NM asked Serco what that training involves. We were told that all staff undertake a four-week induction program that includes mental health and suicide awareness training. As well, "All appropriate staff participate in a rolling program of DIAC-provided mental health training and refresher training".

Evidence given to the State Coroner’s inquest into a suicide at Villawood detention centre shows that a lack of training may well have contributed to the death of Josefa Rauluni. On 20 September 2010, the day he was due to be deported to Fiji, the 36-year-old Fijian national jumped to his death from a two-storey building at Villawood detention centre’s maximum security zone after a one-and-a half-hour standoff with Serco staff.

Psychiatrist Michael Diamond told Glebe Coroner’s Court that the actions of staff had escalated the situation, "Those who were dealing with him [Rauluni] lacked the training, expertise and ability to recognise what was playing out in front of them," Diamond told the inquest.

Rauluni’s death was one of three detainee suicides at Villawood over a 10 week period in 2010 which remain the subject of a coronial investigation.

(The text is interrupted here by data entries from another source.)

`src/rtl/avr_intc.sv`:
```
// avr_intc -- eight-source interrupt controller for the AVR core.
//
// Rising edges on src latch pending bits. Pending bits are masked, and the
// lowest-numbered active source is presented to the core as a registered
// level intr with a 3-bit vect. Four byte registers in data space are
// decoded from BASE:
//   BASE+0 PEND   read pending, write-1-to-clear
//   BASE+1 MASK   read/write, 1 = source enabled
//   BASE+2 STAT   read-only {intr, 4'b0, vect}
//   BASE+3 SWTRIG write-1-to-set pending, reads as 0
//
// Parameters:
//   BASE  data-space address of PEND
//   SYNC  1 = two-flop synchronizer ahead of the edge detector
//
// Ports:
//   clock    system clock, rising edge
//   reset_n  asynchronous active-low reset
//   src      event lines, rising edge on bit n requests interrupt n
//   address  core data address
//   data_i   write data from the core
//   we       core write strobe, qualified by address
//   data_o   combinational read data, 0 when sel = 0
//   sel      combinational, address is within BASE..BASE+3
//   intr     registered interrupt request
//   vect     registered index of the granted source

module avr_intc #(
  parameter logic [15:0] BASE = 16'h0050,
  parameter bit          SYNC = 1'b1
) (
  input  logic        clock,
  input  logic        reset_n,
  input  logic [7:0]  src,
  input  logic [15:0] address,
  input  logic [7:0]  data_i,
  input  logic        we,
  output logic [7:0]  data_o,
  output logic        sel,
  output logic        intr,
  output logic [2:0]  vect
);

  logic [7:0]  s_in;
  logic [7:0]  s;
  logic [7:0]  s_d;
  logic [7:0]  edge_det;
  logic [7:0]  pend;
  logic [7:0]  pend_next;
  logic [7:0]  mask;
  logic [7:0]  active;
  logic [7:0]  w1c;
  logic [7:0]  swtrig;
  logic [15:0] offset;
  logic        wr_pend;
  logic        wr_mask;
  logic        wr_swtrig;
  logic [2:0]  grant;

  // Input conditioning. The source sample s is always registered, so the
  // synchronizer (when present) adds two stages ahead of it.
  generate
    if (SYNC) begin : g_sync
      logic [7:0] meta_a;
      logic [7:0] meta_b;

      always_ff @(posedge clock or negedge reset_n) begin
        if (!reset_n) begin
          meta_a <= '0;
          meta_b <= '0;
        end else begin
          meta_a <= src;
          meta_b <= meta_a;
        end
      end

      assign s_in = meta_b;
    end else begin : g_nosync
      assign s_in = src;
    end
  endgenerate

  always_ff @(posedge clock or negedge reset_n) begin
    if (!reset_n) begin
      s   <= '0;
      s_d <= '0;
    end else begin
      s   <= s_in;
      s_d <= s;
    end
  end

  assign edge_det = s & ~s_d;

  // Address decode. The subtraction wraps for addresses below BASE, so a
  // single unsigned compare covers both ends of the window.
  assign offset    = address - BASE;
  assign sel       = (offset < 16'd4);
  assign wr_pend   = we && sel && (offset[1:0] == 2'd0);
  assign wr_mask   = we && sel && (offset[1:0] == 2'd1);
  assign wr_swtrig = we && sel && (offset[1:0] == 2'd3);

  assign w1c    = wr_pend   ? data_i : '0;
  assign swtrig = wr_swtrig ? data_i : '0;

  // Set terms are ORed in after the clear, so a same-cycle edge or software
  // trigger wins over a W1C of the same bit.
  assign pend_next = (pend & ~w1c) | edge_det | swtrig;

  always_ff @(posedge clock or negedge reset_n) begin
    if (!reset_n) begin
      pend <= '0;
      mask <= '0;
    end else begin
      pend <= pend_next;
      if (wr_mask) begin
        mask <= data_i;
      end
    end
  end

  // Fixed priority, bit 0 highest.
  assign active = pend & mask;

  always_comb begin
    grant = '0;
    for (int unsigned i = 8; i > 0; i--) begin
      if (active[i-1]) begin
        grant = 3'(i - 1);
      end
    end
  end

  // vect holds its last grant while nothing is active.
  always_ff @(posedge clock or negedge reset_n) begin
    if (!reset_n) begin
      intr <= 1'b0;
      vect <= '0;
    end else begin
      intr <= (active != '0);
      if (active != '0) begin
        vect <= grant;
      end
    end
  end

  // Read mux; reflects pre-write state in a write cycle.
  always_comb begin
    data_o = '0;
    if (sel) begin
      unique case (offset[1:0])
        2'd0:    data_o = pend;
        2'd1:    data_o = mask;
        2'd2:    data_o = {intr, 4'b0000, vect};
        default: data_o = '0;
      endcase
    end
  end

endmodule

```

NM asked Serco whether the company had received any fines and sanctions from DIAC regarding incidents of suicide and self-harm in detention centres. The spokesperson declined to answer that question, but we were told: "Months when abatements increased coincided with an exponential increase in the numbers of people in immigration detention".

"There were 1200 people in our care when we took over the contract, a number which rose to a peak of 6500," the spokesperson said.

"Neither the increase in numbers nor the pressure it created were anticipated when we signed the contract to provide services to the Department of Immigration and Citizenship."

The spokesperson said abatement compliance had been over 90 per cent since June 2010.

The rates of self-harm revealed in the internal memos are alarming — but refugee advocates believe that self-harm is even higher than reported. Refugee advocate Ian Rintoul told New Matilda, "We know from information from staff at the detention centres and our scrutiny of Serco running sheets that attempted suicide rates are definitely under-reported".

Professor Newman agreed that it’s likely that the number of self-harm behaviours is higher than reported.

Rintoul continued: "Incidents of self-harm and attempted suicide are on the rise and can broadly be correlated to the increasing lengths of time people are in detention." According to immigration detention statistics from DIAC, of the 5597 people in immigration detention as at 30 September 2011, 2035 people — or 36 per cent — had been in detention for 12 months or more.

"The essential problem is long-term, indefinite detention itself, so it is difficult to see any possible improvement until detention is itself ended," Rintoul said.

"Short of that, ensuring that processing arrangements are transparent and have time limits for the various stages of processing would help remove the uncertainty, arbitrariness and capriciousness of the present arrangements. These are the main contributing factors to the deterioration of mental health associated with detention."